つまりは殴り愛
瞬時にコーヒーとの間合いを詰めた不眠は右腕を彼に振るう。だが、その腕はソファーから床に転がるように回避したコーヒーによって空を切る結果に終わる。
「不眠テメェゴラァッ!」
瞬時に体勢を整えたコーヒーが不眠にタックルするように飛びかかる。
「わっ!?」
コーヒーの動きは素早く、回避出来なかった不眠はタックルをもろにくらい、彼の下敷きにされる体勢で床に倒れ込む。不眠は抜け出そうともがくが、体格差がかなりあるためコーヒーはびくともしない。
「ふっ」
勝利を確信したコーヒーはニヤリと笑うと――――
「はーいはいはいはいはい、そこまで」
深夜がコーヒーにファブリーヌをぶっかけた。緑茶成分入りだったらしく、爽やかな香りが辺りに漂う。
「二人とも懲りないよねえ。バカなの?」
「うるさい。コーヒーがカフェイン臭させるのが悪いの。余計眠れない」
「不眠がいきなり殴りかかってきたのが悪いんだよ」
先程までの一触即発、険悪な空気から一転、やけにあっさりと二人は立ち上がり、制服に付いたゴミを払い始める。
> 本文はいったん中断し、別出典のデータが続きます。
## flow/run.sh

```bash
#!/bin/bash
# the make line also repeats each setting of config.mk as NAME=value (left out here)
make -C /OpenROAD-flow-scripts/flow DESIGN_CONFIG=/design/flow/config.mk WORK_HOME=/design/flow/orfs CLKGATE_MAP_FILE= finish
```

## flow/config.mk

```make
export PLATFORM = sky130hd
export DESIGN_NAME = colour_change
export DESIGN_NICKNAME = colour_change
export VERILOG_FILES = /design/flow/design.v
export SDC_FILE = /design/flow/constraint.sdc
export NUM_CORES = 4
export LEC_CHECK = 0
export ABC_AREA = 1
export CAP_MARGIN = 25
export CELL_PAD_IN_SITES_GLOBAL_PLACEMENT = 0
export CORE_MARGIN = 2
export CORE_UTILIZATION = 71
export CTS_CLUSTER_DIAMETER = 214
export CTS_CLUSTER_SIZE = 14
export HOLD_SLACK_MARGIN = 0.29
export PLACE_DENSITY_LB_ADDON = 0.04
export SETUP_SLACK_MARGIN = -0.87
export SLEW_MARGIN = 20
export TNS_END_PERCENT = 70
```

## flow/constraint.sdc

```tcl
create_clock -name core_clock -period 11.1 [get_ports {clk}]
set_input_delay 2.2200 -clock core_clock [delete_from_list [all_inputs] [get_ports {clk}]]
set_output_delay 2.2200 -clock core_clock [all_outputs]
set_load 0.01 [all_outputs]
```

## flow/design.v

```verilog
`timescale 1ns / 1ps
module skin_detection(
    input clk,
    input n_rst,
    input [23:0] i_vid_data,
    input i_vid_hsync,
    input i_vid_vsync,
    input i_vid_VDE,
    input [3:0] sw,
    output reg [23:0] o_vid_data,
    output reg o_vid_hsync,
    output reg o_vid_vsync,
    output reg o_vid_VDE
);
    localparam [7:0] skin_y = 8'd80;
    localparam [7:0] skin_cb_min = 8'd70;  
    localparam [7:0] skin_cb_max = 8'd135;  
    localparam [7:0] skin_cr_min = 8'd120;  
    localparam [7:0] skin_cr_max = 8'd180;   
    reg signed [8:0] y, ytemp;
    reg signed [8:0] cb;
    reg signed [8:0] cr;
    reg signed [8:0] rtemp,gtemp,btemp, rtemp2, gtemp2, btemp2;
    localparam [7:0] r  = 8'd255;
    localparam [7:0] g = 8'd0;
    localparam [7:0] b = 8'd255;
    wire [7:0] red, green, blue;
    assign {red, blue, green} = i_vid_data;
    wire hsync = i_vid_hsync;
    wire vsync = i_vid_vsync;
    wire VDE = i_vid_VDE;
    always @(posedge clk) begin
        if(sw == 4'd1) begin
        ytemp <= 16+ (256*red+green*645+blue*98)/1000;
        cb <= (577*(btemp-ytemp))/1000+128;
        cr <= (713*(rtemp-ytemp))/1000+128;
        y <= ytemp;
        rtemp <= red;
        gtemp <= green;
        btemp <= blue;
        rtemp2 <= rtemp;
        gtemp2 <= gtemp;
        btemp2 <= btemp;
        if(y > skin_y && skin_cb_min < cb && skin_cb_max > cb && skin_cr_min < cr && skin_cr_max > cr) begin
            o_vid_data[23:16] <= rtemp2;
            o_vid_data[15:8] <= btemp2;
            o_vid_data[7:0] <= gtemp2;
        end else begin
            o_vid_data[23:16] <= r;
            o_vid_data[15:8] <= b;
            o_vid_data[7:0] <= g;
        end
        o_vid_hsync <=  hsync;
        o_vid_vsync <=  vsync;
        o_vid_VDE <=  VDE;
    end
    end
endmodule
`timescale 1ns / 1ps
module inversion(
    input clk,
    input n_rst,
    input [23:0] i_vid_data,
    input i_vid_hsync,
    input i_vid_vsync,
    input i_vid_VDE,
    input [3:0] sw,
    output reg [23:0] o_vid_data,
    output reg o_vid_hsync,
    output reg o_vid_vsync,
    output reg o_vid_VDE
);
    wire [7:0] red, green, blue;
    assign {red, green, blue} = i_vid_data;
 always @(posedge clk) begin
        if(sw == 4'd2) begin
            o_vid_data[23:16] <= 255-red;
            o_vid_data[15:8] <= 255-green;
            o_vid_data[7:0] <= 255-blue;
        end
        o_vid_hsync <= i_vid_hsync;
        o_vid_vsync <=  i_vid_vsync;
        o_vid_VDE <=  i_vid_VDE;
        end
endmodule
`timescale 1ns / 1ps
module position(
input clk,
    input n_rst,
    input [23:0] i_vid_data,
    input i_vid_hsync,
    input i_vid_vsync,
    input i_vid_VDE,
    input [3:0] sw,
    output reg [23:0] o_vid_data,
    output reg o_vid_hsync,
    output reg o_vid_vsync,
    output reg o_vid_VDE
);
    wire [7:0] red, green, blue;
    reg [16:0] vcount, hcount;
    reg [16:0] vcount_q, hcount_q;
    assign {red, blue, green} = i_vid_data;
    always @* begin
        hcount = hcount_q;
        vcount = vcount_q;
        if(!n_rst) begin
            hcount = 0;
            vcount = 0;
        end else
            if(i_vid_VDE) begin
        if(hcount_q>=16'd1919) begin
            hcount = 0;
            if(vcount_q>=16'd1079)
                vcount =0;
         else vcount = vcount_q +1;
    end else hcount = hcount_q +1;
    end
    end
    always @(posedge clk) begin
        hcount_q <= hcount;
        vcount_q <= vcount;
    end
    wire [7:0] grey = (3*red)/100 + (59*green)/100 + (11*blue)/100;
     always @(posedge clk) begin
           if(sw == 4'd3) begin
             if (hcount > 200 && hcount < 800) begin
                o_vid_data[23:16] <= grey;
                 o_vid_data[15:8] <= grey; 
                 o_vid_data[7:0] <= grey;         
           end
           else
             o_vid_data <= i_vid_data;
           end
           o_vid_hsync <= i_vid_hsync;
           o_vid_vsync <=  i_vid_vsync;
           o_vid_VDE <=  i_vid_VDE;
           end
endmodule
`timescale 1ns / 1ps
module colour_change #
(
    parameter DATA_WIDTH = 24  
)
(
    input  wire                   clk,
    input  wire                   n_rst,
    input  wire [DATA_WIDTH-1:0] i_vid_data,
    input  wire                  i_vid_hsync,
    input  wire                  i_vid_vsync,
    input  wire                  i_vid_VDE,
    output reg [DATA_WIDTH-1:0] o_vid_data,
    output reg                  o_vid_hsync,
    output reg                  o_vid_vsync,
    output reg                  o_vid_VDE,
    input wire [3:0] btn,
    input wire [3:0] sw,
    output wire [3:0] led 
);
 assign led = 4'd0;
 wire [23:0] out1, out2,out3;
   wire hsync, vsync, vde, hsync2, vsync2, vde2, hsync3, vsync3, vde3;
   always@* begin
       case(sw)
           4'd1:begin o_vid_data=out1;
           o_vid_hsync = hsync;
           o_vid_vsync = vsync;
           o_vid_VDE = vde;
           end
           4'd2: begin 
            o_vid_data=out2;
            o_vid_hsync = hsync2;
            o_vid_vsync = vsync2;
            o_vid_VDE = vde2;
           end
           4'd3: begin 
           o_vid_data=out3;
           o_vid_hsync = hsync3;
           o_vid_vsync = vsync3;
           o_vid_VDE = vde3;
          end
          default: begin
           o_vid_data=i_vid_data;
           o_vid_hsync = i_vid_hsync;
           o_vid_vsync = i_vid_vsync;
           o_vid_VDE = i_vid_VDE;
           end
       endcase
   end
   skin_detection skin(.clk(clk), .n_rst(n_rst), .i_vid_data(i_vid_data), .i_vid_hsync(i_vid_hsync), .i_vid_vsync(i_vid_vsync), .i_vid_VDE(i_vid_VDE), .o_vid_data(out1), .o_vid_hsync(hsync), .o_vid_vsync(vsync), .o_vid_VDE(vde), .sw(sw));
   inversion inverse(.clk(clk), .n_rst(n_rst), .i_vid_data(i_vid_data), .i_vid_hsync(i_vid_hsync), .i_vid_vsync(i_vid_vsync), .i_vid_VDE(i_vid_VDE), .o_vid_data(out2), .o_vid_hsync(hsync2), .o_vid_vsync(vsync2), .o_vid_VDE(vde2), .sw(sw));
   position pos(.clk(clk), .n_rst(n_rst), .i_vid_data(i_vid_data), .i_vid_hsync(i_vid_hsync), .i_vid_vsync(i_vid_vsync), .i_vid_VDE(i_vid_VDE), .o_vid_data(out3), .o_vid_hsync(hsync3), .o_vid_vsync(vsync3), .o_vid_VDE(vde3), .sw(sw));
endmodule
```

==> metrics.cfg, run 1 <==
[status]
outcome = aborted with a tool error
lastStage = global routing
tool.error = [ERROR DPL-0038] Utilization greater than 100%, impossible to legalize

[clock_tree]
ctsHtreeMaxLevel = 4
cts.sink_count = 179
clk_path_buf_depth = 2
cts-root-buf = clkbuf_16
cts_made_buffers = 17
holdBufCountCts = 0

[yosys]
syn_inst = 3234
area_leaders = edfxtp_1 (20%), ha_1 (15%), nand2_1 (9.5%)
top_area_cell = edfxtp_1
muxShareOfSynthArea = 0
ys_chip_area_um2 = 24200
ys_sh_adder = 0.203
ys_cells = 3234
ff_type = edfxtp_1
synth_cell_types = 83
syn_avg_cell_area_um2 = 7.47
yosys-top-cells-count = nand2_1 (612), inv_1 (567), ha_1 (284), nor2_1 (239), nand3_1 (208)
synth_flops = 179
synthAoiAreaFrac = 0.106
yosys.cell_count.top_type = nand2_1
top_logic_kind = simple AND/OR/NAND/NOR gates
ys_seq_share = 0.214
edf_count = 159
ys_sh_simple = 0.300
ys_sh_xor = 0.0691
async_flop_share = 0
syn_area_um2 = 24200
synth_top_area_share = 0.198
ys_warn_count = 4

[floorplan]
num_rows = 67
fp.dieW_um = 188
chipArea_um2 = 35500
core_um2 = 33500
fp_util = 0.720
ios = 68
die_y_um = 188

[placed_design]
gp_congestion = 0.960
io_buffers = 59
placed_area_um2 = 29900
post-dp-hpwl_um = 55800

-- stage by stage --
stage	hold WS, ns	setup TNS (ns)	worst slack [ns]	utilization	cells
2_1_floorplan	0.400	-13.19	-0.868	-	3237
4_1_cts	0.421	-27.31	-1.18	0.942	4409
3_5_place_dp	0.405	-72.45	-2.36	0.891	4326
3_3_place_gp	0.401	-39.37	-1.61	0.891	4326
-- what timing repair did --
item                       CTS
hold endpoints to repair     0
pin swaps                  130
gates resized              217
setup endpoints to repair   43
setup buffers               59
==> inputs of run 2 (changes only) <==
CAP_MARGIN = 20   (was 25)
CELL_PAD_IN_SITES_GLOBAL_PLACEMENT = default   (was 0)
CORE_UTILIZATION = 65   (was 71)
CTS_CLUSTER_DIAMETER = default   (was 214)
CTS_CLUSTER_SIZE = 94   (was 14)
HOLD_SLACK_MARGIN = default   (was 0.29)
PLACE_DENSITY_LB_ADDON = default   (was 0.04)
SETUP_SLACK_MARGIN = default   (was -0.87)
TNS_END_PERCENT = default   (was 70)
clock period = 10.0 ns   (was 11.1 ns; I/O delays follow)
==> run 2 against run 1 <==
Compared with the run above: the flow again stops in global routing; die area rose by 9.0%; synthesized cell count did not move; area after synthesis did not move.
==> metrics.cfg, run 2 <==
[placed_design]
gp_congestion = 0.933
post-dp-hpwl_um = 55600
io_buffers = 59

[yosys]
synth_flops = 179
ys_sh_adder = 0.203
ys_warn_count = 4
syn_inst = 3234
ys_seq_share = 0.214
ff_type = edfxtp_1
async_flop_share = 0
yosys-top-cells-count = nand2_1 (612), inv_1 (567), ha_1 (284), nor2_1 (239), nand3_1 (208)
area_leaders = edfxtp_1 (20%), ha_1 (15%), nand2_1 (9.5%)
ys_sh_simple = 0.300
ys_sh_xor = 0.0691
syn_area_um2 = 24200
synth_cell_types = 83
muxShareOfSynthArea = 0
top_logic_kind = simple AND/OR/NAND/NOR gates
ys_cells = 3234
ys_chip_area_um2 = 24200
edf_count = 159
syn_avg_cell_area_um2 = 7.47
top_area_cell = edfxtp_1
synthAoiAreaFrac = 0.106
yosys.cell_count.top_type = nand2_1
synth_top_area_share = 0.198

[status]
outcome = aborted with a tool error
tool.error = [ERROR GRT-0116] Global routing finished with congestion. Check the congestion regions in the DRC Viewer.
lastStage = global routing

[floorplan]
die_y_um = 197
num_rows = 70
fp_util = 0.660
core_um2 = 36600
fp.dieW_um = 197
chipArea_um2 = 38700
ios = 68

[grt]
grt_overflow_total = 35
grt_use_total = 0.641

[clock_tree]
cts.sink_count = 179
cts-root-buf = clkbuf_16
cts_made_buffers = 17
holdBufCountCts = 0
ctsHtreeMaxLevel = 4
clk_path_buf_depth = 2

==> run 2: metrics by stage <==
stage	setup WS, ns	utilization	instances	area (um2)
after detailed placement	-3.04	0.856	4432	31400
after CTS	-2.00	0.941	4612	34500
after floorplan	-1.53	-	3237	25100
after global placement	-2.13	0.856	4432	31400
==> run 2: what timing repair did <==
| item | in CTS |
|---|---|
| gates resized | 336 |
| pin swaps | 184 |
| setup endpoints to repair | 51 |
| buffers inserted | 148 |
==> run 2: routing by layer <==
layer | GRT usage | overflow
met2 | 0.908 | 24
met3 | 0.397 | 0
met4 | 0.653 | 11
met5 | 0.120 | 0
met1 | 0.613 | 0
==> inputs of run 3 (changes only) <==
CAP_MARGIN = 30   (was 20)
CORE_UTILIZATION = 72   (was 65)
CTS_CLUSTER_DIAMETER = 397   (was default)
CTS_CLUSTER_SIZE = 14   (was 94)
HOLD_SLACK_MARGIN = -0.09   (was default)
PLACE_DENSITY_LB_ADDON = 0.23   (was default)
SETUP_SLACK_MARGIN = -0.76   (was default)
SLEW_MARGIN = 0   (was 20)
clock period = 11.1 ns   (was 10.0 ns; I/O delays follow)
==> run 3 against run 2 <==
Compared with the run above: the run fails in clock tree synthesis; synthesized cell count unchanged; area after synthesis unchanged; die area down 9.5%.
==> metrics.cfg, run 3 <==
[placed_design]
dp_slack_ns = -2.25
io_buffers = 59
post-dp-hpwl_um = 58000
gp_congestion = 0.904

[yosys]
ys_chip_area_um2 = 24200
yosys-top-cells-count = nand2_1 (612), inv_1 (567), ha_1 (284), nor2_1 (239), nand3_1 (208)
async_flop_share = 0
ys_warn_count = 4
edf_count = 159
syn_inst = 3234
yosys.cell_count.top_type = nand2_1
ys_sh_xor = 0.0691
muxShareOfSynthArea = 0
area_leaders = edfxtp_1 (20%), ha_1 (15%), nand2_1 (9.5%)
syn_area_um2 = 24200
synthAoiAreaFrac = 0.106
top_logic_kind = simple AND/OR/NAND/NOR gates
top_area_cell = edfxtp_1
ff_type = edfxtp_1
synth_flops = 179
syn_avg_cell_area_um2 = 7.47
synth_top_area_share = 0.198
ys_sh_adder = 0.203
synth_cell_types = 83
ys_cells = 3234
ys_seq_share = 0.214
ys_sh_simple = 0.300

[floorplan]
chipArea_um2 = 35000
die_y_um = 187
fp_util = 0.726
ios = 68
num_rows = 67
fp.dieW_um = 187
core_um2 = 33300

[status]
outcome = aborted with a tool error
tool.error = [ERROR DPL-0033] detailed placement checks failed during check placement.
lastStage = clock tree synthesis

==> run 3: per-stage QoR <==
| stage | cells | util | hold slack, ns | cell area [um2] |
|---|---|---|---|---|
| 2_1_floorplan | 3237 | - | 0.400 | 24300 |
| 3_3_place_gp | 4285 | 0.889 | 0.401 | 29600 |
| 3_5_place_dp | 4285 | 0.889 | 0.405 | 29600 |
==> inputs of run 4 (changes only) <==
CAP_MARGIN = 20   (was 30)
CTS_CLUSTER_DIAMETER = 395   (was 397)
CTS_CLUSTER_SIZE = 98   (was 14)
HOLD_SLACK_MARGIN = default   (was -0.09)
PLACE_DENSITY = 0.39   (was default)
PLACE_DENSITY_LB_ADDON = default   (was 0.23)
SLEW_MARGIN = 20   (was 0)
TNS_END_PERCENT = 5   (was default)
clock period = 10.1 ns   (was 11.1 ns; I/O delays follow)
==> run 4 against run 3 <==
Compared with the run above: the flow stops in global routing; synthesized cell count unchanged; die area unchanged; area after synthesis unchanged.
==> metrics.cfg, run 4 <==
[grt]
grt_use_total = 0.924
grt_overflow_total = 1041

[floorplan]
die_y_um = 187
chipArea_um2 = 35000
fp_util = 0.726
fp.dieW_um = 187
num_rows = 67
ios = 68
core_um2 = 33300

[status]
tool.error = [ERROR GRT-0116] Global routing finished with congestion. Check the congestion regions in the DRC Viewer.
lastStage = global routing
outcome = aborted with a tool error

[clock_tree]
holdBufCountCts = 0
ctsHtreeMaxLevel = 4
clk_path_buf_depth = 2
cts.sink_count = 179
cts-root-buf = clkbuf_16
cts_made_buffers = 17

[placed_design]
dp_slack_ns = -3.08
post-dp-hpwl_um = 61100
gp_congestion = 0.990
io_buffers = 59

[yosys]
syn_area_um2 = 24200
yosys-top-cells-count = nand2_1 (612), inv_1 (567), ha_1 (284), nor2_1 (239), nand3_1 (208)
ff_type = edfxtp_1
syn_inst = 3234
async_flop_share = 0
synth_flops = 179
area_leaders = edfxtp_1 (20%), ha_1 (15%), nand2_1 (9.5%)
edf_count = 159
synth_cell_types = 83
top_logic_kind = simple AND/OR/NAND/NOR gates
muxShareOfSynthArea = 0
ys_seq_share = 0.214
ys_sh_adder = 0.203
top_area_cell = edfxtp_1
ys_sh_simple = 0.300
ys_cells = 3234
yosys.cell_count.top_type = nand2_1
syn_avg_cell_area_um2 = 7.47
synthAoiAreaFrac = 0.106
ys_chip_area_um2 = 24200
ys_warn_count = 4
ys_sh_xor = 0.0691
synth_top_area_share = 0.198

run 4: repair_timing:
| item | CTS |
|---|---|
| setup endpoints to repair | 50 |
| pin swaps | 146 |
| cloned | 0 |
| buffers inserted | 56 |
| gates resized | 280 |
run 4: per-stage QoR:
stage,cell area [um2],hold WS [ns],utilization,instances
floorplan,24300,0.400,-,3237
global placement,30400,0.403,0.914,4395
detailed placement,30400,0.407,0.914,4395
CTS,32700,0.426,0.981,4481
run 4: per-layer routing:
layer | global-route usage | overflow
met1 | 0.874 | 27
met2 | 1.08 | 692
met3 | 0.809 | 36
met4 | 0.990 | 281
met5 | 0.515 | 5
==> inputs of run 5 (changes only) <==
CAP_MARGIN = 25   (was 20)
CELL_PAD_IN_SITES_GLOBAL_PLACEMENT = 0   (was default)
CTS_CLUSTER_DIAMETER = 214   (was 395)
CTS_CLUSTER_SIZE = 74   (was 98)
HOLD_SLACK_MARGIN = 0.08   (was default)
MAX_ROUTING_LAYER = met4   (was default)
PLACE_DENSITY = default   (was 0.39)
PLACE_DENSITY_LB_ADDON = 0.21   (was default)
SETUP_SLACK_MARGIN = -0.52   (was -0.76)
TNS_END_PERCENT = 70   (was 5)
clock period = 12.6 ns   (was 10.1 ns; I/O delays follow)
==> run 5 against run 4 <==
Compared with the run above: now fails the layout checks on negative setup slack; synthesized cell count did not move; area after synthesis did not move; die area did not move.
==> metrics.cfg, run 5 <==
[status]
outcome = finished with violations
check-failures = negative setup slack

[worst_hold_path]
holdCritStartpoint = skin.gtemp[3]
min_path_cells = 0
hold_end = skin.gtemp2[3]
hp-class = reg -> reg

[critical_path]
arrival_ns = 13.45
rrSetupSlack_ns = -0.50
end_kind = flip-flop
reg2reg_to = skin.cr[6]
startpoint = i_vid_data[0]
rr_worst_depth = 86
slowest_stage = fa_1
startpoint_type = primary input
worstReg2RegStart = skin.ytemp[0]
max_stage_delay_ns = 0.57
critPathBufInv = 12
cpMostUsedCell = nand2_1
cp_top_family = simple AND/OR/NAND/NOR gates
worstSetupPathType = in -> reg
crit_cells = 77
crit_end = pos.o_vid_data[14]
cp.required_ns = 12.78
worstPathMaxFanout = 6

[yosys]
syn_avg_cell_area_um2 = 7.47
ff_type = edfxtp_1
synth_cell_types = 83
yosys.cell_count.top_type = nand2_1
muxShareOfSynthArea = 0
ys_sh_simple = 0.300
synthAoiAreaFrac = 0.106
syn_area_um2 = 24200
yosys-top-cells-count = nand2_1 (612), inv_1 (567), ha_1 (284), nor2_1 (239), nand3_1 (208)
ys_sh_xor = 0.0691
ys_sh_adder = 0.203
async_flop_share = 0
ys_seq_share = 0.214
ys_warn_count = 4
edf_count = 159
synth_flops = 179
ys_cells = 3234
syn_inst = 3234
area_leaders = edfxtp_1 (20%), ha_1 (15%), nand2_1 (9.5%)
synth_top_area_share = 0.198
top_area_cell = edfxtp_1
top_logic_kind = simple AND/OR/NAND/NOR gates
ys_chip_area_um2 = 24200

[clock_tree]
cts-root-buf = clkbuf_16
ctsHtreeMaxLevel = 4
tritoncts = yes
clk_pin_slew_ns = 0.09
clock_latency_ns = 0.47
cts.sink_count = 179
holdBufCountCts = 0
cts_made_buffers = 17
clk_path_buf_depth = 2

[placed_design]
io_buffers = 59
dp_slack_ns = -1.29
post-dp-hpwl_um = 47400
gp_congestion = 0.955

[timing]
slew_headroom = 0.323
whs_ns = 0.438
tightest_slew_ns = 1.01
rsz0062_at_grt = yes
min_period_ns = 13.27
timing.fmax_ghz = 0.0754
tns_ns = -9.91
skew_ns = 0.0307
finalClockPeriodUsage = 1.05
hold_viol = 0
finalMaxSlewViolations = 0
setup_violations = 28
finalWorstSetupSlack_ns = -0.667

[grt]
grt_use_total = 0.354
grt_pass1_vias = 22300
grt_max_degree = 83
grt_overflow_total = 0
grt_pass1_wl_um = 100000
antenna_found_initial = 0

[flow_run]
tool_warnings = 52
max_cap_violations = 0

[final_layout]
fillers = 1708
fin_nets = 3865
area_growth_pct = 18.3

[floorplan]
die_y_um = 187
ios = 68
core_um2 = 33300
num_rows = 67
fp_util = 0.726
fp.dieW_um = 187
chipArea_um2 = 35000

[route]
drt-initial-drc-count = 2301
wire_per_inst_um = 18.4
antenna_left = 0
dr_total_vias = 24200
drt_pass1_iterations = 8
wl_um = 72600
n_antenna_cell = 0
drcViolationCount = 0
vias_per_cell = 6.15

## run 5: metal layers
layer	share of wire	up-vias	global-route usage
met1	0.35	11200	0.402
met2	0.50	1495	0.634
li1	-	11000	-
met4	0.073	0	0.163
met3	0.075	510	0.0302
met5	0	-	-
## run 5: metrics by stage
stage,instances,area [um2],util
6_report,3937,28600,0.859
5_1_grt,3937,28600,0.859
4_1_cts,3887,26900,0.809
3_5_place_dp,3851,26200,0.787
3_3_place_gp,3851,26200,0.787
2_1_floorplan,3237,24200,-
## run 5: what timing repair did
action / CTS / global route
cloned: 0 / 1
gates resized: 12 / 287
pin swaps: 4 / 111
setup buffers: 4 / 49
endpoints found under the setup margin: 12 / 45
## run 5: final cells by class
cell class	count	area, um2	share of cell area
clock inverter	15	208	0.00727
tap	448	561	0.0196
inverter	633	2420	0.0848
clock buffer	17	425	0.0149
multi-input combinational	2396	17700	0.620
timing repair inverter	1	8.76	0.000306
sequential	179	5170	0.181
timing repair buffer	248	2050	0.0718
==> inputs of run 6 (changes only) <==
SLEW_MARGIN = 30   (was 20)
clock period = 11.9 ns   (was 12.6 ns; I/O delays follow)
==> run 6 against run 5 <==
Compared with the run above: the flow now stops in global routing; area after synthesis did not move; synthesized cell count stayed put; die area unchanged.
==> metrics.cfg, run 6 <==
[status]
outcome = aborted with a tool error
lastStage = global routing
tool.error = [ERROR GRT-0232] Routing congestion too high. Check the congestion heatmap in the GUI.

[grt]
grt_use_total = 1.09
grt_overflow_total = 4967

[yosys]
yosys-top-cells-count = nand2_1 (612), inv_1 (567), ha_1 (284), nor2_1 (239), nand3_1 (208)
synth_flops = 179
ys_warn_count = 4
area_leaders = edfxtp_1 (20%), ha_1 (15%), nand2_1 (9.5%)
top_area_cell = edfxtp_1
synth_cell_types = 83
syn_area_um2 = 24200
yosys.cell_count.top_type = nand2_1
syn_avg_cell_area_um2 = 7.47
ys_chip_area_um2 = 24200
muxShareOfSynthArea = 0
ys_seq_share = 0.214
synth_top_area_share = 0.198
synthAoiAreaFrac = 0.106
ys_sh_adder = 0.203
ys_sh_xor = 0.0691
top_logic_kind = simple AND/OR/NAND/NOR gates
ff_type = edfxtp_1
ys_cells = 3234
syn_inst = 3234
edf_count = 159
ys_sh_simple = 0.300
async_flop_share = 0

[placed_design]
gp_congestion = 0.948
post-dp-hpwl_um = 51300
placed_area_um2 = 28100
io_buffers = 59

[floorplan]
core_um2 = 33300
num_rows = 67
fp.dieW_um = 187
ios = 68
chipArea_um2 = 35000
fp_util = 0.726
die_y_um = 187

[clock_tree]
ctsHtreeMaxLevel = 4
cts.sink_count = 179
holdBufCountCts = 0
cts_made_buffers = 17
cts-root-buf = clkbuf_16
clk_path_buf_depth = 2

[run 6: timing repair]
| item | CTS |
|---|---|
| setup endpoints to repair | 32 |
| setup buffers | 26 |
| cloned | 0 |
| resized | 119 |
| pin swaps | 49 |
| hold endpoints to repair | 0 |
[run 6: metal layers]
metal	track usage	overflow
met3	0.662	32
met1	0.914	45
met5	-	-
met2	1.61	4305
met4	1.13	585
「コーヒーくんと不眠ちゃんは本当に仲良しさんなのです」
「「どこが?」」
言葉こそつっけんどんだが、二人の声にトゲはなく、ソファーに隣同士に座っている。
不眠とコーヒーは会う度にどちらかが難癖をつけて殴り合い、一見仲が悪く見えるが、決してそんな事はない。寧ろ仲は良い方だ。不眠は眠れない事と又それを友人に心配させてしまっているストレス。コーヒーはその見た目故、周りに理解されにくい事へのやり場のない憤りをそれぞれ抱えている。そのストレスをお互いがお互いを使って発散させているのだ。全力で殴っても大丈夫な相手、それは絶好のストレスの捌け口だろう。不眠のカフェイン臭云々は殴り合う口実でしかない。だから一度殴り合ってストレスを発散させれば、二人とも機嫌良く一緒に遊び始める。
「ほーんと、君らってめんどくさいよねえ?」
「そこが二人の良いところなのですよ」
そんなコーヒーと不眠の様子に深夜は呆れ、ミルクはくすくすと笑った。